November 15, 2024

The Divergent Fortunes of Saab and Volvo

“We’ll be back at work soon, and I want to be ready,” said Mr. Hernandez. He is a door adjuster in the body shop, and now works out six days a week.

The Saab factory here has not produced any cars since April, when creditors stopped providing operating cash and left Mr. Hernandez and more than 3,000 of his co-workers with little to do but wait. Most of them remain defiantly devoted to the company despite the long odds against its survival.

“I love Saab. I drive a Saab 9-3,” said Mr. Hernandez, a 10-year employee and a native of Cuba, insisting that a reporter follow him outside to see his car. “I’m confident that it will work out.”

The Saab facility in this city of 40,000 people is silent, save for workers who drop by once a week to perform light maintenance or cleaning to stay busy.

Just 62 miles to the south, in Gothenburg, Sweden’s second-largest city, the contrast is stark. There, Volvo is operating two shifts, churning out 54 cars an hour from early morning until midnight. Stefan Jacoby, Volvo’s new chief executive, talks confidently of plans to raise output to 800,000 cars a year by 2020, more than double last year’s total.
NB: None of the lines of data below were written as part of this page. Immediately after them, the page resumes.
===== config.mk =====
export PLATFORM = sky130hd
export DESIGN_NAME = stopwatch_ctrl
export DESIGN_NICKNAME = d
export VERILOG_FILES = /design/src/rtl/stopwatch_ctrl_pkg.sv /design/src/rtl/button_debouncer.sv /design/src/rtl/stopwatch_ctrl.sv
export SDC_FILE = /design/constraint.sdc
export NUM_CORES = 1
export LEC_CHECK = 0
export CORE_UTILIZATION = 49
export CTS_BUF_LIST = sky130_fd_sc_hd__clkbuf_8
export CTS_CLUSTER_DIAMETER = 120
export DETAILED_ROUTE_END_ITERATION = 6
export GPL_TIMING_DRIVEN = 0
export PLACE_DENSITY_LB_ADDON = 0.2
export SETUP_SLACK_MARGIN = 0.02
export SYNTH_ARGS = -nofsm -noshare
export SYNTH_HDL_FRONTEND = slang
export SYNTH_SLANG_ARGS = --single-unit

===== constraint.sdc =====
create_clock -name clk_i -period 5.4 [get_ports clk_i]
set_clock_uncertainty 0.2 [all_clocks]
set_input_delay 1.08 -clock clk_i [delete_from_list [all_inputs] [get_ports clk_i]]
set_output_delay 1.08 -clock clk_i [all_outputs]
set_load 0.02 [all_outputs]

===== src/rtl/stopwatch_ctrl_pkg.sv =====
// -----------------------------------------------------------------------------
// stopwatch_ctrl_pkg
// Shared definitions for the stopwatch control block:
//   - state_t        : control state encoding (IDLE=0, RUN=1, PAUSED=2),
//                      also driven straight onto state_o for LED indication
//   - DB_CYC_DEFAULT : default debounce length (10 ms at 100 MHz)
//   - BTN_START/CLR  : index of each button inside the debouncer bank
// -----------------------------------------------------------------------------
package stopwatch_ctrl_pkg;

    typedef enum logic [1:0] {
        ST_IDLE   = 2'd0,
        ST_RUN    = 2'd1,
        ST_PAUSED = 2'd2
    } state_t;

    localparam int DB_CYC_DEFAULT = 1000000;

    localparam int BTN_START = 0;
    localparam int BTN_CLR   = 1;
    localparam int NUM_BTN   = 2;

endpackage : stopwatch_ctrl_pkg


===== src/rtl/button_debouncer.sv =====
// -----------------------------------------------------------------------------
// button_debouncer
// Synchronizes one raw push-button, debounces it and emits a one-cycle press
// pulse on each debounced 0->1 transition (releases give no pulse).
//
// Ports:
//   clk_i   in  system clock, rising edge
//   rst_i   in  synchronous active-high reset
//   btn_i   in  raw asynchronous button level, high = pressed
//   press_o out registered one-cycle press pulse
//
// Latency: press_o is high exactly DB_CYC+2 edges after the first edge that
// samples btn_i high (2 sync stages, DB_CYC differing cycles, 1 edge-detect).
// -----------------------------------------------------------------------------
module button_debouncer
    import stopwatch_ctrl_pkg::*;
#(
    parameter int DB_CYC = DB_CYC_DEFAULT
) (
    input  logic clk_i,
    input  logic rst_i,
    input  logic btn_i,
    output logic press_o
);

    localparam int              CW       = $clog2(DB_CYC + 1);
    // The stable level flips on the DB_CYC-th consecutive differing cycle, so
    // the counter never needs to hold more than DB_CYC-1 and cannot wrap.
    localparam logic [CW-1:0]   CNT_LAST = CW'(DB_CYC - 1);

    logic          r_sync1;
    logic          r_sync2;
    logic          r_stable;
    logic          r_stable_d;
    logic          r_press;
    logic [CW-1:0] r_cnt;

    always_ff @(posedge clk_i) begin
        if (rst_i) begin
            r_sync1    <= 1'b0;
            r_sync2    <= 1'b0;
            r_stable   <= 1'b0;
            r_stable_d <= 1'b0;
            r_press    <= 1'b0;
            r_cnt      <= '0;
        end else begin
            r_sync1    <= btn_i;
            r_sync2    <= r_sync1;
            r_stable_d <= r_stable;
            // Rising edge of the debounced level only.
            r_press    <= r_stable & ~r_stable_d;

            if (r_sync2 == r_stable) begin
                r_cnt <= '0;
            end else if (r_cnt == CNT_LAST) begin
                r_stable <= ~r_stable;
                r_cnt    <= '0;
            end else begin
                r_cnt <= r_cnt + CW'(1);
            end
        end
    end

    assign press_o = r_press;

endmodule : button_debouncer


===== src/rtl/stopwatch_ctrl.sv =====
// -----------------------------------------------------------------------------
// stopwatch_ctrl
// Start/stop/clear control for a BCD stopwatch counter. Two debounced buttons
// drive an IDLE/RUN/PAUSED state machine with fully registered outputs.
//
// Ports:
//   clk_i        in   system clock, rising edge
//   rst_i        in   synchronous active-high reset
//   btn_start_i  in   raw start/stop button, high = pressed
//   btn_clr_i    in   raw clear button, high = pressed
//   run_o        out  counter enable, high only in RUN
//   clr_o        out  one-cycle counter clear pulse on every clear press
//   state_o      out  current state (IDLE=0, RUN=1, PAUSED=2)
// -----------------------------------------------------------------------------
module stopwatch_ctrl
    import stopwatch_ctrl_pkg::*;
#(
    parameter int DB_CYC = DB_CYC_DEFAULT
) (
    input  logic       clk_i,
    input  logic       rst_i,
    input  logic       btn_start_i,
    input  logic       btn_clr_i,
    output logic       run_o,
    output logic       clr_o,
    output logic [1:0] state_o
);

    logic [NUM_BTN-1:0] w_btn_raw;
    logic [NUM_BTN-1:0] w_press;

    assign w_btn_raw[BTN_START] = btn_start_i;
    assign w_btn_raw[BTN_CLR]   = btn_clr_i;

    generate
        for (genvar gi = 0; gi < NUM_BTN; gi++) begin : g_db
            button_debouncer #(
                .DB_CYC (DB_CYC)
            ) u_db (
                .clk_i   (clk_i),
                .rst_i   (rst_i),
                .btn_i   (w_btn_raw[gi]),
                .press_o (w_press[gi])
            );
        end
    endgenerate

    state_t r_state;
    logic   r_run;
    logic   r_clr;

    always_ff @(posedge clk_i) begin
        if (rst_i) begin
            r_state <= ST_IDLE;
            r_run   <= 1'b0;
            r_clr   <= 1'b0;
        end else begin
            r_clr <= 1'b0;
            // Clear has priority over a start press landing in the same cycle,
            // and pulses clr_o even when already idle.
            if (w_press[BTN_CLR]) begin
                r_state <= ST_IDLE;
                r_run   <= 1'b0;
                r_clr   <= 1'b1;
            end else if (w_press[BTN_START]) begin
                case (r_state)
                    ST_IDLE: begin
                        r_state <= ST_RUN;
                        r_run   <= 1'b1;
                    end
                    ST_RUN: begin
                        r_state <= ST_PAUSED;
                        r_run   <= 1'b0;
                    end
                    ST_PAUSED: begin
                        r_state <= ST_RUN;
                        r_run   <= 1'b1;
                    end
                    default: begin
                        r_state <= ST_IDLE;
                        r_run   <= 1'b0;
                    end
                endcase
            end
        end
    end

    assign run_o   = r_run;
    assign clr_o   = r_clr;
    assign state_o = r_state;

endmodule : stopwatch_ctrl


==> results.py <==
metrics = {
    "synthesis": {
        "synth_edf_count": 0,
        "yosys_synthesis_warning_count": 0,
        "synth-seq-area-share_pct": 47.6,
        "syn-instance-count": 250,
        "async_reset_ff_share_pct": 0,
        "predominant_post_synthesis_flop_cell": "dfxtp_1",
        "synth.distinct_cells": 34,
        "syn_nets": 256,
        "synth.avg_cell_area_um2": 8.91,
        "synth.cell_area_um2": 2230,
        "synth-seq-cells": 53,
    },
    "sta": {
        "layout_min_cycle_time_ps": 2680,
        "relSlewSlack_pct": 51.4,
        "post-route-period-util_pct": 49.7,
        "timing.final.setup_violations": 0,
        "final_max_tran_viols": 0,
        "tightest_slew_ps": 724,
        "tns_ps": 0,
        "timing_hold_violations_final": 0,
        "max_freq_mhz": 373,
        "rsz0062_at_grt": "no",
    },
    "clocking": {
        "postCtsResizedCells": 0,
        "cts_max_level": 2,
        "cts.sinks": 53,
        "cts_buffers": 5,
        "worst_skew_pair_latency_ps": 300,
        "root_driver": "clkbuf_8",
        "cts.hold.buffers_added": 0,
        "ctsLongestPathBuffers": 2,
        "cts_tree": "yes",
        "clk_pin_slew_ps": 90,
        "cts.repair_timing.setup_buffer_count": 0,
    },
    "detailed_routing": {
        "drtAntennaViolNets": 0,
        "drt-wirelength-per-cell_um": 12.0,
        "drt-vias-per-instance": 5.38,
        "routed_wirelength_mm": 3.80,
        "route.detailed.drc": 0,
        "detail_route.iter0.violations": 121,
        "via_count": 1705,
        "drt_first_pass_iters": 4,
    },
    "grt": {
        "vias_in_the_first_global_route": 1648,
        "grt_first_pass_wirelength_mm": 6.98,
        "largest_net_degree_at_the_start_of_global_routing": 16,
        "grt_overflow_total": 0,
        "grt_antenna_before_repair": 0,
        "grt_overall_usage_pct": 17.6,
    },
    "final_layout": {
        "most-common-layout-cells": "dfxtp_1 (53), nor2_1 (33), xnor2_1 (19)",
        "diodes": 0,
        "layout-area-overhead-vs-synth_pct": 11.3,
        "final_net_count": 270,
        "commonest_non_fill_non_tap_cell_in_the_layout": "dfxtp_1",
        "drive_gt1_share_pct": 5.66,
        "final_area_um2": 2480,
    },
    "run": {
        "timing.max_cap.violations": 0,
    },
    "die": {
        "floorplan.initialDensity_pct": 51.1,
        "io_pins": 8,
        "die-area_um2": 4820,
        "std_cell_rows": 24,
        "core_area_um2": 4350,
        "die-width_um": 69.4,
        "floorplan.die.height_um": 69.4,
    },
    "power": {
        "p_per_area_nw_per_um2": 272,
        "ir_drop_mv": 0.120,
        "p_leak_uw": 0.000740,
    },
    "setup_path": {
        "slowest_delay_ps": 580,
        "critical_path_class": "flop to output port",
        "crit_fanout": 4,
        "crit_path_start_kind": "flop",
        "critPathCaptureType": "output port",
        "worst_ep_arrival_time_ps": 1400,
        "r2r_cells": 5,
        "cp_slowest_cell": "clkdlybuf4s50_1",
        "worst-endpoint-required_ps": 4120,
        "worstPathCellList": "buf_4, clkdlybuf4s50_1",
    },
    "placed_design": {
        "gp_congestion": 0.834,
        "detailedPlacementHpwl_mm": 2.68,
        "placedInstanceArea_um2": 2360,
        "place.port_buffers": 7,
    },
    "run_status": {
        "outcome": "completed",
    },
    "worst_hold_path": {
        "worstHoldPathCells": 1,
        "timing.hold.worst.class": "flop to flop",
    },
}
[state kept, by name, indices dropped and copies added (netlist names)]
signal,cells
clr_o,1
g_db.u_db.press_o,2
g_db.u_db.r_cnt,40
g_db.u_db.r_stable,2
g_db.u_db.r_stable_d,2
g_db.u_db.r_sync1,2
g_db.u_db.r_sync2,2
run_o,1
state_o,1
[cell families (layout without fill, tap and decap cells)]
group / count (synthesis) / in the layout / share of synthesized area, %
and+or+nand+nor: 123 / 123 / 29.2
DFF: 53 / 53 / 47.6
xor gates and xnor gates: 29 / 29 / 11.4
AOI/OAI and AO/OA: 25 / 25 / 6.46
buffers and inverters: 16 / 31 / 3.20
adders and majority gates: 2 / 2 / 1.12
muxes: 2 / 2 / 0.955
[metal layers]
layer	global-route usage, %	vias up	routed length (µm)
met4	8.16	0	69
met1	22.9	782	1890
li1	-	887	-
met5	0	-	0
met2	28.4	28	1740
met3	3.05	8	105
[synthesized netlist by cell type, types with 2 or more instances]
cell type	instances	area, µm²
or3_1	11	68.8
o31ai_1	2	15.0
ha_1	2	25.0
a21oi_1	11	55.1
xnor2_1	19	166
or4_1	4	30.0
nor3_1	10	50.1
inv_1	9	33.8
xor2_1	10	87.6
clkbuf_1	5	18.8
nor2b_1	9	56.3
nor3b_1	2	15.0
or2_2	2	12.5
nor2_1	33	124
o21ai_0	9	45.0
dfxtp_1	53	1060
nor4_1	4	25.0
and3_1	5	31.3
nand2_1	12	45.0
nand4_1	7	43.8
nor4b_1	2	17.5
nand3_1	17	85.1
[worst paths after layout]
kind,startpoint,endpoint,slack [ps]
setup / recovery,run_o,state_o[0],2720
hold reg to reg,g_db[1].u_db.r_stable_d,g_db[1].u_db.press_o,190
hold / removal,g_db[1].u_db.r_stable_d,g_db[1].u_db.press_o,190
setup reg to reg,g_db[0].u_db.r_cnt[13],g_db[0].u_db.r_cnt[9],3030
[power breakdown]
group | internal, µW | switching [µW]
sequential | 392 | 1.24
combinational | 4.32 | 5.39
clock | 149 | 122
[per-stage QoR]
stage,hold WS (ps),std cells,util [%],total power (µW),setup WS [ps]
after floorplan,167,250,-,408,3280
after global placement,171,309,54.3,413,2400
after detailed placement,176,309,54.3,412,2410
after CTS,189,317,56.9,684,2700
after global routing,204,317,56.9,700,2590
final,189,317,56.9,674,2720
[worst max-delay path: cells and delay by family, from the launching register on]
kind	cells	cell delay, ps
buffers and inverters	2	710
flip-flops	1	400
[area by class of cell]
class / instances / area (µm²)
clock buffers: 6 / 82.6
well taps: 52 / 65.1
clock inverters: 2 / 33.8
multi-input cells: 181 / 1090
repair buffers: 7 / 70.1
inverters: 9 / 33.8
flip-flops and latches: 53 / 1060
plain buffers: 7 / 37.5
fillers: 388 / 1880
No activity file was read; power rests on OpenSTA's default activity.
That the outlook for the Swedish carmakers could be so different is partly testimony to diverging histories under former American owners — General Motors for Saab, Ford Motor for Volvo. It also reflects their ensuing fortunes: Volvo found a deep-pocketed rescuer and Saab did not.

The Zhejiang Geely Holding Group, the largest private carmaker in China, paid Ford $1.8 billion last year for Volvo. Saab ended up in the hands of an underfinanced Dutch entrepreneur, Victor R. Muller, the owner of a tiny maker of sports cars called Spyker.

For Mr. Muller, 52, who had never managed a large company before, it was a daring move. G.M., eager to wash its hands of Saab as it prepared for bankruptcy, accepted $74 million in cash and $326 million in preferred shares for the company in January 2010. G.M., which continues to make cars under the Saab name in Mexico, has since written off the value of those shares.

If Mr. Muller was going to turn Saab around, he needed to win over loyal customers, who loved the company’s aerospace heritage and technological leadership, and a style they regularly describe as quirky and different.

G.M., over the two decades that it ran the company, had made cars based on Opel, Subaru and even giant sport utility vehicle platforms. Martin Skold, who studies the auto industry at the Stockholm School of Economics, said G.M. never figured out how to integrate Saab, ultimately investing little in the brand while raiding it for technology like turbo engines and front-wheel drive.

Per-Erik Mohlin, a former president of Volvo, puts it more bluntly. “G.M. had no idea what to do with Saab,” he said. “I don’t think they had a clue what to do with a premium brand.”

James R. Cain, a spokesman for G.M., said the company “has always viewed Saab as a unique and iconic brand, and we hope they are able to work their way through their difficulties.”

Jeff Platt, a blogger in New York at a site called SaabsUnited, said that Mr. Muller was going to restore at Saab “what G.M. had distilled out of them.”

But Saab was too small to succeed as a mass-market company in an industry dominated by giants, and it lacked the niche products that allow a company like Porsche to prosper. Its lineup consisted of two aging models, and there was no cash to roll out new vehicles.

In March, suppliers began cutting off credit. The Trollhattan factory sputtered for a bit, closing completely in June. Today, even the cars in the Saab Museum are pledged to creditors.

Among Saab employees, the message is unrelentingly — almost religiously — upbeat. Anette Hellgren, president of the Unionen white-collar local union in Trollhattan, said that when she met colleagues, “I tell them, ‘I still believe in the company.’ ”

“It’s essential that we don’t put our heads in the sand,” she said, “that we keep going to work, going out, going to parties.”

Many outsiders see little reason for hope.